What percentage of the general U.S. population are high-school dropouts? The Statistical Abstract of the United States, 120 th Edition, gives the percentage of high-school dropouts by state. For convenience, the data are sorted in increasing order. \(\begin{array}{rrrrrrrrrr}5 & 6 & 7 & 7 & 7 & 7 & 8 & 8 & 8 & 8 \\ 8 & 9 & 9 & 9 & 9 & 9 & 9 & 9 & 10 & 10 \\ 10 & 10 & 10 & 10 & 10 & 10 & 11 & 11 & 11 & 11 \\ 11 & 11 & 11 & 11 & 12 & 12 & 12 & 12 & 13 & 13 \\ 13 & 13 . & 13 & 13 & 14 & 14 & 14 & 14 & 14 & 15\end{array}\) (a) Make a box-and-whisker plot and find the interquartile range. (b) Wyoming has a dropout rate of about \(7 \%\).
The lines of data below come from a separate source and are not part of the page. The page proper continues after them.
$ cat config.mk
export PLATFORM = sky130hd
export DESIGN_NAME = pipeline_fetchq
export DESIGN_NICKNAME = d
export VERILOG_FILES = /design/src/rtl/pipeline_pkg.sv /design/src/rtl/fetchq_ram.sv /design/src/rtl/pipeline_fetchq.sv
export SDC_FILE = /design/constraint.sdc
export NUM_CORES = 1
export LEC_CHECK = 0
export ABC_AREA = 1
export CORE_MARGIN = 8
export CORE_UTILIZATION = 45
export DETAILED_ROUTE_END_ITERATION = 10
export PLACE_DENSITY = 0.75
export REMOVE_ABC_BUFFERS = 1
export SLEW_MARGIN = 5
export SYNTH_ARGS = -nofsm -noshare
export SYNTH_HDL_FRONTEND = slang
export SYNTH_HIERARCHICAL = 1
export SYNTH_SLANG_ARGS = --single-unit
$ cat constraint.sdc
create_clock -name clk -period 20.4 [get_ports clk]
set_input_delay 4.08 -clock clk [delete_from_list [all_inputs] [get_ports clk]]
set_output_delay 4.08 -clock clk [all_outputs]
set_load 0.05 [all_outputs]
$ cat src/rtl/pipeline_pkg.sv
// pipeline_pkg: shared constants and fetch-queue entry layout for the pipelined MIPS core
// Entry layout (96 bits): {instr[95:64], pc[63:32], pcplus4[31:0]}
package pipeline_pkg;
    localparam logic [31:0] NOP_INSTR      = 32'h00000000;
    localparam int          FETCHQ_ENTRY_W = 96;
    localparam int          INSTR_LSB      = 64;
    localparam int          PC_LSB         = 32;
    localparam int          PCPLUS4_LSB    = 0;
endpackage

$ cat src/rtl/fetchq_ram.sv
// fetchq_ram: DEPTH x 96 fetch-queue storage, synchronous write, asynchronous read, no reset
// Ports: clk; we/waddr/wdata write port; raddr/rdata combinational read port
module fetchq_ram
    import pipeline_pkg::*;
#(
    parameter int DEPTH = 4,
    parameter int AW    = 2
) (
    input  logic                      clk,
    input  logic                      we,
    input  logic [AW-1:0]             waddr,
    input  logic [FETCHQ_ENTRY_W-1:0] wdata,
    input  logic [AW-1:0]             raddr,
    output logic [FETCHQ_ENTRY_W-1:0] rdata
);
    logic [FETCHQ_ENTRY_W-1:0] mem [DEPTH];
    always_ff @(posedge clk)
        if (we) mem[waddr] <= wdata;
    assign rdata = mem[raddr];
endmodule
Into what quartile does this rate fall?

Short Answer

Expert verified
(a) IQR is 3. (b) Wyoming's dropout rate falls in the first quartile.

Step by step solution

01

Arrange Data and Identify Quartiles

Start by arranging the dropout percentages in order, although it's given in order already. We have total of 50 data points indicating dropout percentages per state. Identify what each quartile represents: 25th percentile (Q1), median (Q2 or 50th percentile), and 75th percentile (Q3). Since our data set is already sorted, let's identify the positions for these quartiles. Q1 is at position (50+1)*0.25=12.75, median at 25.5, and Q3 at 38.25.
02

Calculate Exact Quartile Values

Since we cannot have fractional positions, use the nearest ranks and interpolate if necessary. For Q1 (12.75), take the 12th value (9) and 13th value (9). For the median (Q2), between 25th (10) and 26th (10) values. For Q3(38.25), use 38th value (12) and 39th value (12). Thus, Q1=9, Q2=10.5, and Q3=12.
03

Find the Interquartile Range (IQR)

The Interquartile Range is calculated by subtracting Q1 from Q3, giving IQR=Q3-Q1=12-9=3.
04

Plot Box-and-Whisker Diagram

Draw a number line encompassing the range of dropout rates. Mark minimum (5), Q1 (9), median (10.5), Q3 (12), and maximum (15). Connect Q1, median, and Q3 into a box and extend lines (whiskers) to the smallest and largest data points.
05

Determine the Quartile for Wyoming's Rate

Wyoming's dropout rate is 7%. Since Q1 (9) has a higher dropout rate, this places Wyoming's rate in the first quartile, as it is less than 25% of the values in the data set.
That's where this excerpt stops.